__WHAT YOU NEED TO DO__. Go through the lines below and copy each one that holds the string "cells".
● ● ● ●
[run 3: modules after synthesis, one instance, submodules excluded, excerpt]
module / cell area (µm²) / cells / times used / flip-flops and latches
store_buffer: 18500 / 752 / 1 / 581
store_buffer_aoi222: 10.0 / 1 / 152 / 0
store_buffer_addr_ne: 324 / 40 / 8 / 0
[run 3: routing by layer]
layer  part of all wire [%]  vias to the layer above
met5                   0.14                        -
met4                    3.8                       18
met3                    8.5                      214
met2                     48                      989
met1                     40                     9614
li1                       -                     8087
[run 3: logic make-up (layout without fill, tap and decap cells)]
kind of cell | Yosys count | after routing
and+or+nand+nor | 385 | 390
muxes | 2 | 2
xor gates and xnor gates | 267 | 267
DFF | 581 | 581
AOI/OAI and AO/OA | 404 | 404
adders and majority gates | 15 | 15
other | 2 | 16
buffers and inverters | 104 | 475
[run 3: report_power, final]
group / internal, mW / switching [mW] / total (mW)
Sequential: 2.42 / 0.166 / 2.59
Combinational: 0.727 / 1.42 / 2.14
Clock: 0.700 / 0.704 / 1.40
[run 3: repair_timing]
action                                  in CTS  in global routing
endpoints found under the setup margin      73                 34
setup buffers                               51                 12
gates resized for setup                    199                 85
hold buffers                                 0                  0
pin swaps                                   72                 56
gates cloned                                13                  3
● ● ● ●
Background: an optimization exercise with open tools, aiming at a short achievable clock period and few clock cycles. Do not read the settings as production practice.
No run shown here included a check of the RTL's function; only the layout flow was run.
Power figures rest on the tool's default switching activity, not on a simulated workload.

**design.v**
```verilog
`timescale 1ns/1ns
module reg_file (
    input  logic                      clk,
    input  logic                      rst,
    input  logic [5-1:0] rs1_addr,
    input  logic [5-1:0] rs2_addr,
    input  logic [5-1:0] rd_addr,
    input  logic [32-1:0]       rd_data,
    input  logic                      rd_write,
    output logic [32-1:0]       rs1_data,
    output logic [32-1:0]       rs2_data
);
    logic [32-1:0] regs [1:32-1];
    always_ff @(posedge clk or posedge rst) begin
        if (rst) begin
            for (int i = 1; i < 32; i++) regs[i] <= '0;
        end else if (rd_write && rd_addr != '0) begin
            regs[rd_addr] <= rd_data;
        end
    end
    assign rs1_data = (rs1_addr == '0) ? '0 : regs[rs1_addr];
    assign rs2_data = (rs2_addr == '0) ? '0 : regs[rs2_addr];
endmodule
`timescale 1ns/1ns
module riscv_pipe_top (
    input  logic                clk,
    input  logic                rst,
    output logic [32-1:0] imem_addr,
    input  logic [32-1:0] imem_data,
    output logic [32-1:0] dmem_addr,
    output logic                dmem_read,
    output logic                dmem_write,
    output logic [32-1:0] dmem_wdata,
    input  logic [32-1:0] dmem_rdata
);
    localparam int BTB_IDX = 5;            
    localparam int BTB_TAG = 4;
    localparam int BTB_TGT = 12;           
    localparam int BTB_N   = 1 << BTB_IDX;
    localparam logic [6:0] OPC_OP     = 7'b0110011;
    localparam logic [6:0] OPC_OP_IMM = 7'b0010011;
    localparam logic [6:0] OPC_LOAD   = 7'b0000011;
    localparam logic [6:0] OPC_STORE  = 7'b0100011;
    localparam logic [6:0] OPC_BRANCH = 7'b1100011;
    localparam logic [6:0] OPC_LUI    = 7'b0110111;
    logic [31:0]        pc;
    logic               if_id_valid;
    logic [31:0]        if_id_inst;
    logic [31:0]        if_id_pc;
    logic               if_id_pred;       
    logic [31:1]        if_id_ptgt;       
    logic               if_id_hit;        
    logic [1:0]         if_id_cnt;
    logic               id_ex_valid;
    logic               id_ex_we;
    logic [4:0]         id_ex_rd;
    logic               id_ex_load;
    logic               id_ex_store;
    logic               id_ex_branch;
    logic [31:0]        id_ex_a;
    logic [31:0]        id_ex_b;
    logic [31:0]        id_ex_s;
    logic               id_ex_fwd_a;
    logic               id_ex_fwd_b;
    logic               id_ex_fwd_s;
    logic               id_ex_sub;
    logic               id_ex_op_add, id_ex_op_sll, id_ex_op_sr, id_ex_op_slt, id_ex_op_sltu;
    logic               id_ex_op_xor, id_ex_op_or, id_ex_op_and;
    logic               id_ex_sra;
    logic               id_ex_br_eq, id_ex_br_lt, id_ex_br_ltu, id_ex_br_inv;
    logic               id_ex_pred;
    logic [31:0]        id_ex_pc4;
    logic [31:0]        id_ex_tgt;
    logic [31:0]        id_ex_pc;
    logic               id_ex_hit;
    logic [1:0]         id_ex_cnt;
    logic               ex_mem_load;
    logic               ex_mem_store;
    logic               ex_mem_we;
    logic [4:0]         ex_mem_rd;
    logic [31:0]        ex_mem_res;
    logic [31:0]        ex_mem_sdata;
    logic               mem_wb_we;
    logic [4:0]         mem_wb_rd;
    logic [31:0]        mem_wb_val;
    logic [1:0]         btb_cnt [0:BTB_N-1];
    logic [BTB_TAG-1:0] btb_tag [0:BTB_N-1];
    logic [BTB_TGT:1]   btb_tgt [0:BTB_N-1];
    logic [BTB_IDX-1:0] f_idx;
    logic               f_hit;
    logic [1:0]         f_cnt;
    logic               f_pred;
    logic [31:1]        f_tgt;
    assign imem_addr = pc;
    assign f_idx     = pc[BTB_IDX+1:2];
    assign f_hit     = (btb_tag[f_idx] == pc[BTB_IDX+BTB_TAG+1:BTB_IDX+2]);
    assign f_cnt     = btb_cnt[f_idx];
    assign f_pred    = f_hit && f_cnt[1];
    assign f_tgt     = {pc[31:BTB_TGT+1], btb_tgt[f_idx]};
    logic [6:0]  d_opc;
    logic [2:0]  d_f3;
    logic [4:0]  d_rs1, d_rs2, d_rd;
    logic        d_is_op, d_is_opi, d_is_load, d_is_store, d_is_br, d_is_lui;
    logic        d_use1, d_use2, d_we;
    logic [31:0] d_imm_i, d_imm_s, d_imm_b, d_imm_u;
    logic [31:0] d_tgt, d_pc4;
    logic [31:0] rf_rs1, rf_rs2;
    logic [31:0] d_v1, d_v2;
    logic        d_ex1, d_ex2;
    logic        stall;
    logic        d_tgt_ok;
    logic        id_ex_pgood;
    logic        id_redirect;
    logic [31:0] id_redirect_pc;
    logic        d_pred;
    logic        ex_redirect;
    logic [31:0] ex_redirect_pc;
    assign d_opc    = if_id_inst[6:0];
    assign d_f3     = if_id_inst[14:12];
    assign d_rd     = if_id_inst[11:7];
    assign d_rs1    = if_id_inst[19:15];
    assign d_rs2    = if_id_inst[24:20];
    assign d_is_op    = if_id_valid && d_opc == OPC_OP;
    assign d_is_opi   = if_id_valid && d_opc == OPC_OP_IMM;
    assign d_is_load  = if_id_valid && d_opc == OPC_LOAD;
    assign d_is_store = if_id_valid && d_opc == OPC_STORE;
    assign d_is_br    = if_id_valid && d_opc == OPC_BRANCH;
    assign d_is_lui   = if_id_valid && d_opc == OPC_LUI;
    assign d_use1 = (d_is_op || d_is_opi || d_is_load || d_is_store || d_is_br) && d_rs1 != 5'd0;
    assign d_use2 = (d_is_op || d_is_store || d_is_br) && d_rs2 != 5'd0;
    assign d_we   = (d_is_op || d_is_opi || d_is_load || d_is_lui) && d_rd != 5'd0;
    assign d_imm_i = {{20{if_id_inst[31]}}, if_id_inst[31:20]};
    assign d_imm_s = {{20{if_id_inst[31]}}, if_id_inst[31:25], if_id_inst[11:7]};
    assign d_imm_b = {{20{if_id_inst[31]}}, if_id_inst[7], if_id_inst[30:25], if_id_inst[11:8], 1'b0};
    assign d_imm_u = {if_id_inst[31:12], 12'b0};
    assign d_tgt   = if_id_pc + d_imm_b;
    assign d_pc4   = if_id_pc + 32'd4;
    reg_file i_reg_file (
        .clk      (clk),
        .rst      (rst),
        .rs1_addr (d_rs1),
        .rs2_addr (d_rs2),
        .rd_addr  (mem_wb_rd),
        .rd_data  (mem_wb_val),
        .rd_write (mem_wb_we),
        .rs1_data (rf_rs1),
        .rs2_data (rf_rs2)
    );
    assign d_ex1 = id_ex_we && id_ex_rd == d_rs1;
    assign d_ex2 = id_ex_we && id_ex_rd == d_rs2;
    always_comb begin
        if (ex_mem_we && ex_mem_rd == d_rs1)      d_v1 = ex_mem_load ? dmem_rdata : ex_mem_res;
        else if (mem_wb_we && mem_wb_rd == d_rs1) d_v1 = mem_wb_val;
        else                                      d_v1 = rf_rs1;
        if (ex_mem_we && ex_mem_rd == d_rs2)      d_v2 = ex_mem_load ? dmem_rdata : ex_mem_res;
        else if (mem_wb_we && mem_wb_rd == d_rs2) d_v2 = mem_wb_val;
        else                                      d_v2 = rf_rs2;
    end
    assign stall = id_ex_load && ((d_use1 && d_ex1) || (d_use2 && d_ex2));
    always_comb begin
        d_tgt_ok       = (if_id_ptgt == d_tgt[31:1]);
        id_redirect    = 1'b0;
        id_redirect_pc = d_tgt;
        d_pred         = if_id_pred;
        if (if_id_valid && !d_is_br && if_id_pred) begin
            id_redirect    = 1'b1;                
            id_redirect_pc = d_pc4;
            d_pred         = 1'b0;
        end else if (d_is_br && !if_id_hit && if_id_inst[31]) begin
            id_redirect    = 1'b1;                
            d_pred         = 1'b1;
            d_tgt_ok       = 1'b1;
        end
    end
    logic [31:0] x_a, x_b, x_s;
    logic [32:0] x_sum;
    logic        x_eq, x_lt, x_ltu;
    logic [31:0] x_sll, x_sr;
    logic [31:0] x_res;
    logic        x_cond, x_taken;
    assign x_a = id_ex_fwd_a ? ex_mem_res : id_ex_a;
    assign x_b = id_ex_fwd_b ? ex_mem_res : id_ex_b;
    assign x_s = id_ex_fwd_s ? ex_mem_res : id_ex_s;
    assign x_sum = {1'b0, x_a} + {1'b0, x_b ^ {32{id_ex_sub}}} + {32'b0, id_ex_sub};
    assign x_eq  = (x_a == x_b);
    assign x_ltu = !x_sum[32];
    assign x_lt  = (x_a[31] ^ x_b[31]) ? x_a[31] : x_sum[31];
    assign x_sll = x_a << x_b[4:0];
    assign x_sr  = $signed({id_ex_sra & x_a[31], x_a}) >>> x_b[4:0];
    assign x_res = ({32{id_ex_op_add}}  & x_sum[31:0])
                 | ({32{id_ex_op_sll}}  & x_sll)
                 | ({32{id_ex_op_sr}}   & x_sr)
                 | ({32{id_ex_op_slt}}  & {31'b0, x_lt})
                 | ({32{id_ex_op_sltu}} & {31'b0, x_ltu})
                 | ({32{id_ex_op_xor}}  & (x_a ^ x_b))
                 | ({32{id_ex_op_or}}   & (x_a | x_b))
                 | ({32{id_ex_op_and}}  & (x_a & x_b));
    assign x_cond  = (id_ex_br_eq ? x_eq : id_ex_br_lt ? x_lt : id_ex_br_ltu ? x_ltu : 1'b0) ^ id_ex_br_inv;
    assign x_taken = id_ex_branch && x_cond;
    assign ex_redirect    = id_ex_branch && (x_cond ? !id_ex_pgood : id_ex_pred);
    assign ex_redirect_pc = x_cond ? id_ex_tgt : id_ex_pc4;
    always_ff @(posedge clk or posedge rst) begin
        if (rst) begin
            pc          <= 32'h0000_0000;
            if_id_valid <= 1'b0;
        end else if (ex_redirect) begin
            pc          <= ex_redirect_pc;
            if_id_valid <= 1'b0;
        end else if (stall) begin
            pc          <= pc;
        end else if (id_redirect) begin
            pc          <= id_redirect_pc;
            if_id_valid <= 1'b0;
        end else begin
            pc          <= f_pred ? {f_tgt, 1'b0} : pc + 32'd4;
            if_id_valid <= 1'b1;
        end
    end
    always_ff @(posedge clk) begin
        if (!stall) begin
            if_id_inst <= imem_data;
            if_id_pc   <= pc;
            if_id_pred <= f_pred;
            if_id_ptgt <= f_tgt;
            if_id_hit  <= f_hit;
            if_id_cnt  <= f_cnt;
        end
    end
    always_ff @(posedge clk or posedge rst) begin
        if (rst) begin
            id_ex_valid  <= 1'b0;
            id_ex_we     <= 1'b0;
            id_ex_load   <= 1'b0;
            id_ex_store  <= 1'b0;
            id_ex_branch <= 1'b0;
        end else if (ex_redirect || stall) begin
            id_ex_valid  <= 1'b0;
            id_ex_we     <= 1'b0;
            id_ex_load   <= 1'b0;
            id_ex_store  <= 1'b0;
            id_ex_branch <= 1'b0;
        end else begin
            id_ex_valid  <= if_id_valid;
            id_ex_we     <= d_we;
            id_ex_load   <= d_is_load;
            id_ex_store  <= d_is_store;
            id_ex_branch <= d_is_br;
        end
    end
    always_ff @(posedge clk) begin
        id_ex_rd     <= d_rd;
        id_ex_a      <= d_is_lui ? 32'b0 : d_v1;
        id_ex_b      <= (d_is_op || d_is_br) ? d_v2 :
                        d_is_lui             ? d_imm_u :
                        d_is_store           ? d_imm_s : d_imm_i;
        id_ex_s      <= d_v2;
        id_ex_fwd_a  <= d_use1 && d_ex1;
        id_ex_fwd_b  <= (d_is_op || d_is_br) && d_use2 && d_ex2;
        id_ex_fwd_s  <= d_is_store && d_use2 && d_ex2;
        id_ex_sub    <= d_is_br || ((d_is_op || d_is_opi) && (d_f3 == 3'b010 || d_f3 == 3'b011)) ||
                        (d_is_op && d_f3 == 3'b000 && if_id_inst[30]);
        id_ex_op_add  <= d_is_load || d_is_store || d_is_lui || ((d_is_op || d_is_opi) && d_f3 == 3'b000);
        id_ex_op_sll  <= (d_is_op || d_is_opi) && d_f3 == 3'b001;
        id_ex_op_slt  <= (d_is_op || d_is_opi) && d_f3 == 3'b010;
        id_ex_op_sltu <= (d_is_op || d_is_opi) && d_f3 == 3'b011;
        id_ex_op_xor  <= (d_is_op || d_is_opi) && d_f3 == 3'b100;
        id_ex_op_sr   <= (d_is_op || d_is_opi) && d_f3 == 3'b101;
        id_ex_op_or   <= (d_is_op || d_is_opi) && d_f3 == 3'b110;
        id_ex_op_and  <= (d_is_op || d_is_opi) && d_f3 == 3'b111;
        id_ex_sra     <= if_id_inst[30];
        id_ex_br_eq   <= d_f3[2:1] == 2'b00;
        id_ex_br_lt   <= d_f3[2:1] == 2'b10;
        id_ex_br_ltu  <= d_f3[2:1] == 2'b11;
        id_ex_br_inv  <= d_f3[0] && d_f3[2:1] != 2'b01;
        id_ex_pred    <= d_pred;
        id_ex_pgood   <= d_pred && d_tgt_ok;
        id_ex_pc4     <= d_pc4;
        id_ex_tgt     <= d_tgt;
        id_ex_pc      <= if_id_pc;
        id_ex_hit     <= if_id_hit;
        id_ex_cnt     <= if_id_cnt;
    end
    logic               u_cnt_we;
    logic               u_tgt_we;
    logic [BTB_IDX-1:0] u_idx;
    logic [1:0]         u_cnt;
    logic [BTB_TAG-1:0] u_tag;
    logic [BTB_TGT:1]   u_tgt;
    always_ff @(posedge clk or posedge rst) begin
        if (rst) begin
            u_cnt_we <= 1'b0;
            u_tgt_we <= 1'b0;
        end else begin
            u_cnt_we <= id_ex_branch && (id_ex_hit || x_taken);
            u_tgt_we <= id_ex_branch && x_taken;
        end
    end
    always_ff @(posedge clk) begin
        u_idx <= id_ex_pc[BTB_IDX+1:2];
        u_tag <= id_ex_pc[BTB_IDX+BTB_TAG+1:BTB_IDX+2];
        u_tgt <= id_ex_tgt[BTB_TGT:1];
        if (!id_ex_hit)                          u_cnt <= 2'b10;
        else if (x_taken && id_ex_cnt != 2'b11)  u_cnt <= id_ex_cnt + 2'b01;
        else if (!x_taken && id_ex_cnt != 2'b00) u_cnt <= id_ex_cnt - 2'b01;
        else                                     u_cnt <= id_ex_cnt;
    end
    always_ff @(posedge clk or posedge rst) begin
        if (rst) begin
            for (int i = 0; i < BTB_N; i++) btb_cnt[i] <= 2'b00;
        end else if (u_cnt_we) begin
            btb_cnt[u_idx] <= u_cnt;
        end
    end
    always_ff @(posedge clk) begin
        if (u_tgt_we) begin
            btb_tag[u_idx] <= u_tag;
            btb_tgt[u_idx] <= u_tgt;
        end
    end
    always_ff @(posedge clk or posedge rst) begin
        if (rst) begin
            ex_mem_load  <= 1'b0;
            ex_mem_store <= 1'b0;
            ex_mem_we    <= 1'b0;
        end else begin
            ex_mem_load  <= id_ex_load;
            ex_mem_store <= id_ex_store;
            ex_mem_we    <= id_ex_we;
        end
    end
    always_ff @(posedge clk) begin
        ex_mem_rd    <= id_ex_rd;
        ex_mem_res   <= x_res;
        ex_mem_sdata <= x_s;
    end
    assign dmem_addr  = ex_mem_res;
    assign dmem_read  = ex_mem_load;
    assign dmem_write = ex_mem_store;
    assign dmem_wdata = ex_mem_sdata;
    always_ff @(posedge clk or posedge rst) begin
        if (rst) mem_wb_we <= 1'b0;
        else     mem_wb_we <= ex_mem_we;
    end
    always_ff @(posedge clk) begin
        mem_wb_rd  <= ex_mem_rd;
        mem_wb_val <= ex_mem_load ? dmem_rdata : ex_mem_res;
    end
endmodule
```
● ● ● ●
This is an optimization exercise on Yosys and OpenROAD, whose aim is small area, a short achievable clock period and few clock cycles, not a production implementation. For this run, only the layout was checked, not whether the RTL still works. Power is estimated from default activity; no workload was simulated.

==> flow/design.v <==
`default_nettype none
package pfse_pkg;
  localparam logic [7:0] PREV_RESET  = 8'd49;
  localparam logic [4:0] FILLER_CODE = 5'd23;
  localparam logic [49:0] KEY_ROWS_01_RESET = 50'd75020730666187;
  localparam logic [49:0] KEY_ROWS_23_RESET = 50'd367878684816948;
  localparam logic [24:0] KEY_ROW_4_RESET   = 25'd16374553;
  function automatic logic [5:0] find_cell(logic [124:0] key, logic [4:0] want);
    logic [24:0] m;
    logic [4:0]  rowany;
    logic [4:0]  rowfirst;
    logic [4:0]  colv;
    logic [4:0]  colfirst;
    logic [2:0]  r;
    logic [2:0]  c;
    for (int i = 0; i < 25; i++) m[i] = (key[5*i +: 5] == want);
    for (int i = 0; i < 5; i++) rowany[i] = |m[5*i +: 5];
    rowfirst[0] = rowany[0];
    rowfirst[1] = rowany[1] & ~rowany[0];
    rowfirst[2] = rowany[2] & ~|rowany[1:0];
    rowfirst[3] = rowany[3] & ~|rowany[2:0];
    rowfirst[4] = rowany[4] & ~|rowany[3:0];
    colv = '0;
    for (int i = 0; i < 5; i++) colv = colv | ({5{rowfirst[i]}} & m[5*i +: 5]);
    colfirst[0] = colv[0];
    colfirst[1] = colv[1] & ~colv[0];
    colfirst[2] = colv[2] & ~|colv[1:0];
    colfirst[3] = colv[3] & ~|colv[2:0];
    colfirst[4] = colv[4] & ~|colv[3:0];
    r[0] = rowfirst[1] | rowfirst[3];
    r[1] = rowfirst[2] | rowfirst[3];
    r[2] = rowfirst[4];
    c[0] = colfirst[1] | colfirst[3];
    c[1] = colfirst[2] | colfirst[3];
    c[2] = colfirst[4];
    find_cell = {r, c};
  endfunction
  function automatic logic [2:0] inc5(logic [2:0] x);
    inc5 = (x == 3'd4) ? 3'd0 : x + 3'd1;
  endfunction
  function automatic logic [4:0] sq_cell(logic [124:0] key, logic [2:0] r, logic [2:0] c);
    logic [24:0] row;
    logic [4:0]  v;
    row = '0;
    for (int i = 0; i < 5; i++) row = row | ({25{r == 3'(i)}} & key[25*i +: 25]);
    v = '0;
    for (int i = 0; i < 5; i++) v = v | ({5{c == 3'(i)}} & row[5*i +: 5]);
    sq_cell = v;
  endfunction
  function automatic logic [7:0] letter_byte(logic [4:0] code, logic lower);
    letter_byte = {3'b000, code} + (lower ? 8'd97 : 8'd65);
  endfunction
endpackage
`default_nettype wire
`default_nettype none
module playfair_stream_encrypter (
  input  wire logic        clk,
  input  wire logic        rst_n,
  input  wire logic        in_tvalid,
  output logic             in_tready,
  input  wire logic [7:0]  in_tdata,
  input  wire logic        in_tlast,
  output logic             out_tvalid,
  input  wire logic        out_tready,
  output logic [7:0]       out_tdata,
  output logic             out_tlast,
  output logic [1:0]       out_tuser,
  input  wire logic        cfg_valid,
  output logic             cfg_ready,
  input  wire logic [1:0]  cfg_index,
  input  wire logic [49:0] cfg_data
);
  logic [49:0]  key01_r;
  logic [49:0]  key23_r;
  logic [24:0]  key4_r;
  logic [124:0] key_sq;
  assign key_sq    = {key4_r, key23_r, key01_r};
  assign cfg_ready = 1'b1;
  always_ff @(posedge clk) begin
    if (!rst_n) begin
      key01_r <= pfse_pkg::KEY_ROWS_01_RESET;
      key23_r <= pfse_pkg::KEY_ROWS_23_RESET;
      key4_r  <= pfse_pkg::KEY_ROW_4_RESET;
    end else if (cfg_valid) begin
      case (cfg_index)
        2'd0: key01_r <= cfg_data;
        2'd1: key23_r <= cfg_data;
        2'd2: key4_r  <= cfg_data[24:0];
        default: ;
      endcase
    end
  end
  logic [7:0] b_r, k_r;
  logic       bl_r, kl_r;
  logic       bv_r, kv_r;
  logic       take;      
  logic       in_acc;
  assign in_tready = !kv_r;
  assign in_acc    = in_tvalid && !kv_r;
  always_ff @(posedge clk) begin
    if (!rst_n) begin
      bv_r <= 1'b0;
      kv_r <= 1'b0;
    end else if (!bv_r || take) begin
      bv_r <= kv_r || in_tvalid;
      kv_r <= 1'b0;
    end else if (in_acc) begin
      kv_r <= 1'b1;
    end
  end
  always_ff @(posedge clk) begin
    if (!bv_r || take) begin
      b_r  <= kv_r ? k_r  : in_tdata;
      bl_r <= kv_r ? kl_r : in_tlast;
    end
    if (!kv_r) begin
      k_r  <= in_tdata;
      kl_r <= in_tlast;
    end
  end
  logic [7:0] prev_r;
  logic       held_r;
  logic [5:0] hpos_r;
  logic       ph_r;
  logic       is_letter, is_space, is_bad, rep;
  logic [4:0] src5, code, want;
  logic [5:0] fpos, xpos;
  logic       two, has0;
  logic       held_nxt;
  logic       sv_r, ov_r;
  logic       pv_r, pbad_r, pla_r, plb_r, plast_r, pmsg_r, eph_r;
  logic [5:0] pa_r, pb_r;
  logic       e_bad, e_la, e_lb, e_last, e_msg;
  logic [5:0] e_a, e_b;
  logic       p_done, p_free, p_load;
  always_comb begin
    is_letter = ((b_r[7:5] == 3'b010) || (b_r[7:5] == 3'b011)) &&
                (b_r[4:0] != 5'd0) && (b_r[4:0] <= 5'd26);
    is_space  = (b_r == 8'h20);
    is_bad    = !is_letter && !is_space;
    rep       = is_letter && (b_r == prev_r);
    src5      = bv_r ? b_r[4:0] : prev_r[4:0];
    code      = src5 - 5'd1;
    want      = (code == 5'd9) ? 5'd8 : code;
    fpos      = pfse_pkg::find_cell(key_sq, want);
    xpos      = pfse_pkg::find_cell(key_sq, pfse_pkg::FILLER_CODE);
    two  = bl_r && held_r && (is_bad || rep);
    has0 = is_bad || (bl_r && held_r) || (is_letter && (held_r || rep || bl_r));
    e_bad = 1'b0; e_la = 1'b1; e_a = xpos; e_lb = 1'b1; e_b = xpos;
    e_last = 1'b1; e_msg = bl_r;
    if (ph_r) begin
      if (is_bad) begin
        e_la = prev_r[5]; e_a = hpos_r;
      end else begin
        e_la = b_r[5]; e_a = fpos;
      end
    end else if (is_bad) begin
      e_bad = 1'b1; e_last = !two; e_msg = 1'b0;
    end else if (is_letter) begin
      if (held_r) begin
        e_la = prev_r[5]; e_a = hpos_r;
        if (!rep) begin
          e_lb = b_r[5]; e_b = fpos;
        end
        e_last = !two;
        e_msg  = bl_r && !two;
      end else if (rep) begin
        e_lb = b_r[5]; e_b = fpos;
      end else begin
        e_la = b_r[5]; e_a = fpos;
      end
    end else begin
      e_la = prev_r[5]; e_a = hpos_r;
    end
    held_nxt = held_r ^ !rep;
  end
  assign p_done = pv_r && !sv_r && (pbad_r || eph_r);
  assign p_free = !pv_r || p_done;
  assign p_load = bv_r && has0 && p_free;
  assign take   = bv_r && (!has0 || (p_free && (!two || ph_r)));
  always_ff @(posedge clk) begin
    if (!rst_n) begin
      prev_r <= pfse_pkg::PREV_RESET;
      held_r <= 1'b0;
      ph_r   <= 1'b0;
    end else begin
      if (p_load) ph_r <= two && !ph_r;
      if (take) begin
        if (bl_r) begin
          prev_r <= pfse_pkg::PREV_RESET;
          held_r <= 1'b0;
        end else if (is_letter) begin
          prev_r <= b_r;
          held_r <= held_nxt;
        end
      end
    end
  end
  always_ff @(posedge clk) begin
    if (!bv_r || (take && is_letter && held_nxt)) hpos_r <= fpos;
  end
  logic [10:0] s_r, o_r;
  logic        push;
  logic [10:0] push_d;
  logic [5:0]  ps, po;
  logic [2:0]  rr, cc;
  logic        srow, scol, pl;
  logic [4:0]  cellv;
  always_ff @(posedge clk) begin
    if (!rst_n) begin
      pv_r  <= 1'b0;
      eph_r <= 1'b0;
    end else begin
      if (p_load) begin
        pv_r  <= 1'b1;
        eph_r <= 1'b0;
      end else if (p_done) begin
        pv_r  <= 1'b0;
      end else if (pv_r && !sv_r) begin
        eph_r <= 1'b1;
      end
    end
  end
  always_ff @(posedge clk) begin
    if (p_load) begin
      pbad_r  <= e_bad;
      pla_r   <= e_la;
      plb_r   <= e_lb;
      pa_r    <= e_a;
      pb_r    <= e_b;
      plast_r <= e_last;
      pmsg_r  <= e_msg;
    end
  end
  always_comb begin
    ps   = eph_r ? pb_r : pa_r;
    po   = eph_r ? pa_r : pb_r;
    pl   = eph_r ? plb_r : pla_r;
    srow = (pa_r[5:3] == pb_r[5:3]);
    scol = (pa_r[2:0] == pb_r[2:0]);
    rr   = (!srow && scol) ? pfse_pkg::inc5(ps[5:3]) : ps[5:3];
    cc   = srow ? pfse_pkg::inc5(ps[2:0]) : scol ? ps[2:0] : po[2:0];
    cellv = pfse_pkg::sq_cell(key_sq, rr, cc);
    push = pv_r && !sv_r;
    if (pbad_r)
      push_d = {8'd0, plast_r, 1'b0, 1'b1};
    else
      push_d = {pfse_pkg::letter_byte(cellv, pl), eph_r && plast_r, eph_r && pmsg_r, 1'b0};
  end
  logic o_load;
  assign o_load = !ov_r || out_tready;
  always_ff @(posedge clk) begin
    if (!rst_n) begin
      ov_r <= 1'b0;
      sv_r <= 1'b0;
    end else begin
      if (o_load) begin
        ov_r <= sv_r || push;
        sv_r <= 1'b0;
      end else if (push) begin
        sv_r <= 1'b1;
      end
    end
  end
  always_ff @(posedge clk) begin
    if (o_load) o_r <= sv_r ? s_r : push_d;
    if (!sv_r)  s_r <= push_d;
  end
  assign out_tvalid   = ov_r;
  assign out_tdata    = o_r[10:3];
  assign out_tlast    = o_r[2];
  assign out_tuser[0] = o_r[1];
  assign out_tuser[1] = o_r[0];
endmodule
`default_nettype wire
● ● ● ●
__OUTPUT OF THE TASK__.
module / cell area (µm²) / cells / times used / flip-flops and latches
[run 3: logic make-up (layout without fill, tap and decap cells)]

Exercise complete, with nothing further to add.